Durante a ligação, o suspeito teria afirmado: “Ela vai morrer hoje. Pode se preparar para o velório”. Ainda conforme os relatos apresentados à polícia, Leonardo também teria dito que já havia matado outras duas pessoas e que, depois, tiraria a própria vida.
De acordo com o delegado-geral da Polícia Civil de Goiás, André Ganga, Jaine mantinha um relacionamento com o suspeito. O caso é investigado como feminicídio, sendo apontado como o 45º registrado em Goiás neste ano.
A investigação também apura os momentos que antecederam a morte da vítima. Durante a chamada, Jaine teria conseguido conversar com a mãe e, em meio ao desespero, teria pedido ajuda. Segundo o relato, ela disse: “Mãe, me perdoa, eu te amo” e, logo depois, pediu socorro: “Socorro, me acode, me ajuda”. A ligação foi encerrada em seguida.
Para a Polícia Civil, o telefonema pode ser uma peça importante para reconstruir a dinâmica do crime e esclarecer o que aconteceu entre a chamada e o ataque que terminou na morte de três pessoas.
Chacina deixou três mortos em propriedade rural
Segundo as informações apuradas pelas autoridades, Leonardo teria encontrado Jaine em uma propriedade rural acompanhada de dois amigos. Também foram mortos durante o ataque Beatriz Soares Souza, de 27 anos, e Natan Campos, de 35.

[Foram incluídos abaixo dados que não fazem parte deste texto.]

This design comes from an exercise in tuning for small area on the open sky130 flow, not from production work.
Function was checked by simulation only, so behaviour that the tests miss may differ from the original.
No activity file was given, so power comes from the tool's default toggle rates.

==> design.v <==
package paid_pkg;
  localparam int unsigned MODE_W = 2;
  localparam int unsigned POS_W  = 6;
  localparam int unsigned VAL_W  = 32;
  localparam int unsigned ST_W   = 2;
  localparam int unsigned CNT_W  = 6;
  localparam int unsigned IDX_W  = 7;
  localparam logic [MODE_W-1:0] MODE_INSERT = 2'd0;
  localparam logic [MODE_W-1:0] MODE_DELETE = 2'd1;
  localparam logic [MODE_W-1:0] MODE_READ   = 2'd2;
  localparam logic [ST_W-1:0] ST_DONE   = 2'd0;
  localparam logic [ST_W-1:0] ST_FULL   = 2'd1;
  localparam logic [ST_W-1:0] ST_EMPTY  = 2'd2;
  localparam logic [ST_W-1:0] ST_BADPOS = 2'd3;
  typedef enum logic [1:0] {
    OP_HOLD,
    OP_INSERT,
    OP_DELETE,
    OP_ROTATE
  } paid_op_e;
  typedef struct packed {
    paid_op_e                op;
    logic [IDX_W-1:0]        pos;
    logic signed [VAL_W-1:0] value;
  } paid_cmd_t;
  typedef enum logic {
    S_IDLE,
    S_READ
  } paid_state_e;
endpackage
module paid_cell
#(
  parameter int IDX = 0
) (
  input  logic                    clk_i,
  input  paid_pkg::paid_cmd_t               cmd_i,
  input  logic signed [paid_pkg::VAL_W-1:0] left_i,
  input  logic signed [paid_pkg::VAL_W-1:0] right_i,
  input  logic signed [paid_pkg::VAL_W-1:0] head_i,
  output logic signed [paid_pkg::VAL_W-1:0] entry_o
);
  localparam logic [paid_pkg::IDX_W-1:0] MyIdx = paid_pkg::IDX_W'(IDX);
  logic signed [paid_pkg::VAL_W-1:0] entry_q, entry_d;
  always_comb begin
    entry_d = entry_q;
    case (cmd_i.op)
      paid_pkg::OP_INSERT: begin
        if (MyIdx > cmd_i.pos) begin
          entry_d = left_i;
        end else if (MyIdx == cmd_i.pos) begin
          entry_d = cmd_i.value;
        end
      end
      paid_pkg::OP_DELETE: begin
        if (MyIdx >= cmd_i.pos) begin
          entry_d = right_i;
        end
      end
      paid_pkg::OP_ROTATE: begin
        if (MyIdx < cmd_i.pos) begin
          entry_d = right_i;
        end else if (MyIdx == cmd_i.pos) begin
          entry_d = head_i;
        end
      end
      default: entry_d = entry_q;
    endcase
  end
  always_ff @(posedge clk_i) begin
    entry_q <= entry_d;
  end
  assign entry_o = entry_q;
endmodule
module positional_array_insert_delete
#(
  parameter int CAPACITY = 32
) (
  input  logic                    clk_i,
  input  logic                    rst_ni,
  input  logic                    in_valid_i,
  output logic                    in_stall_o,
  input  logic [paid_pkg::MODE_W-1:0]       mode_i,
  input  logic [paid_pkg::POS_W-1:0]        position_i,
  input  logic signed [paid_pkg::VAL_W-1:0] value_i,
  output logic                    out_valid_o,
  input  logic                    out_stall_i,
  output logic [paid_pkg::ST_W-1:0]         status_o,
  output logic signed [paid_pkg::VAL_W-1:0] entry_value_o,
  output logic [paid_pkg::CNT_W-1:0]        entry_count_o,
  output logic                    last_o
);
  localparam int CW   = $clog2(CAPACITY + 1);
  localparam int IW   = $clog2(CAPACITY);
  localparam int CMPW = (CW > paid_pkg::POS_W) ? CW : paid_pkg::POS_W;
  localparam logic [CW-1:0] Cap = CW'(CAPACITY);
  paid_pkg::paid_state_e state_q, state_d;
  logic [CW-1:0] count_q, count_d;
  logic [IW-1:0] rd_idx_q, rd_idx_d;
  logic                    out_valid_q, out_valid_d;
  logic [paid_pkg::ST_W-1:0]         status_q, status_d;
  logic signed [paid_pkg::VAL_W-1:0] value_q, value_d;
  logic [CW-1:0]           ocount_q, ocount_d;
  logic                    last_q, last_d;
  logic                    load;
  paid_pkg::paid_cmd_t cmd;
  logic signed [paid_pkg::VAL_W-1:0] entry_w [CAPACITY];
  logic out_free, in_acc, rd_last;
  logic [CMPW-1:0] pos_ext, cnt_ext;
  assign out_free   = !out_valid_q || !out_stall_i;
  assign in_stall_o = (state_q != paid_pkg::S_IDLE) || !out_free;
  assign in_acc     = in_valid_i && !in_stall_o;
  assign pos_ext    = CMPW'(position_i);
  assign cnt_ext    = CMPW'(count_q);
  assign rd_last    = (CW'(rd_idx_q) == count_q - CW'(1));
  always_comb begin
    state_d   = state_q;
    count_d   = count_q;
    rd_idx_d  = rd_idx_q;
    cmd.op    = paid_pkg::OP_HOLD;
    cmd.pos   = paid_pkg::IDX_W'(position_i);
    cmd.value = value_i;
    load      = 1'b0;
    status_d  = paid_pkg::ST_DONE;
    value_d   = '0;
    last_d    = 1'b1;
    case (state_q)
      paid_pkg::S_IDLE: begin
        if (in_acc) begin
          case (mode_i)
            paid_pkg::MODE_INSERT: begin
              load = 1'b1;
              if (count_q == Cap) begin
                status_d = paid_pkg::ST_FULL;
              end else if (pos_ext > cnt_ext) begin
                status_d = paid_pkg::ST_BADPOS;
              end else begin
                cmd.op  = paid_pkg::OP_INSERT;
                count_d = count_q + CW'(1);
              end
            end
            paid_pkg::MODE_DELETE: begin
              load = 1'b1;
              if (count_q == '0) begin
                status_d = paid_pkg::ST_EMPTY;
              end else if (pos_ext >= cnt_ext) begin
                status_d = paid_pkg::ST_BADPOS;
              end else begin
                cmd.op  = paid_pkg::OP_DELETE;
                count_d = count_q - CW'(1);
              end
            end
            paid_pkg::MODE_READ: begin
              if (count_q == '0) begin
                load     = 1'b1;
                status_d = paid_pkg::ST_EMPTY;
              end else begin
                state_d  = paid_pkg::S_READ;
                rd_idx_d = '0;
              end
            end
            default: ;
          endcase
        end
      end
      paid_pkg::S_READ: begin
        if (out_free) begin
          load     = 1'b1;
          value_d  = entry_w[0];
          last_d   = rd_last;
          cmd.op   = paid_pkg::OP_ROTATE;
          cmd.pos  = paid_pkg::IDX_W'(count_q - CW'(1));
          rd_idx_d = rd_idx_q + IW'(1);
          if (rd_last) begin
            state_d = paid_pkg::S_IDLE;
          end
        end
      end
      default: state_d = paid_pkg::S_IDLE;
    endcase
    ocount_d = count_d;
  end
  always_comb begin
    if (load) begin
      out_valid_d = 1'b1;
    end else if (!out_stall_i) begin
      out_valid_d = 1'b0;
    end else begin
      out_valid_d = out_valid_q;
    end
  end
  always_ff @(posedge clk_i or negedge rst_ni) begin
    if (!rst_ni) begin
      state_q     <= paid_pkg::S_IDLE;
      count_q     <= '0;
      rd_idx_q    <= '0;
      out_valid_q <= 1'b0;
    end else begin
      state_q     <= state_d;
      count_q     <= count_d;
      rd_idx_q    <= rd_idx_d;
      out_valid_q <= out_valid_d;
    end
  end
  always_ff @(posedge clk_i) begin
    if (load) begin
      status_q <= status_d;
      value_q  <= value_d;
      ocount_q <= ocount_d;
      last_q   <= last_d;
    end
  end
  for (genvar i = 0; i < CAPACITY; i++) begin : g_cell
    logic signed [paid_pkg::VAL_W-1:0] left_w, right_w;
    if (i == 0) begin : g_first
      assign left_w = entry_w[i];
    end else begin : g_mid_l
      assign left_w = entry_w[i-1];
    end
    if (i == CAPACITY - 1) begin : g_last
      assign right_w = entry_w[i];
    end else begin : g_mid_r
      assign right_w = entry_w[i+1];
    end
    paid_cell #(
      .IDX(i)
    ) u_cell (
      .clk_i  (clk_i),
      .cmd_i  (cmd),
      .left_i (left_w),
      .right_i(right_w),
      .head_i (entry_w[0]),
      .entry_o(entry_w[i])
    );
  end
  assign out_valid_o   = out_valid_q;
  assign status_o      = status_q;
  assign entry_value_o = value_q;
  assign entry_count_o = paid_pkg::CNT_W'(ocount_q);
  assign last_o        = last_q;
endmodule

Os corpos foram encontrados em diferentes pontos do imóvel. Uma das vítimas estava dentro da residência, outra foi localizada em outra área da propriedade, enquanto Jaine foi encontrada dentro de um veículo que teria sido conduzido pelo suspeito.
Após o crime, Leonardo foi localizado ferido por um disparo de arma de fogo no peito. O projétil atravessou o corpo e saiu pelas costas. Ele recebeu atendimento médico no Hospital Municipal de Goiatuba e, posteriormente, foi transferido sob escolta policial para o Hospital de Urgências Governador Otávio Lage de Siqueira (Hugol), em Goiânia.
O suspeito passou por cirurgia e permanece internado sob custódia policial. A Polícia Civil segue investigando a motivação e a sequência dos acontecimentos que resultaram no triplo homicídio.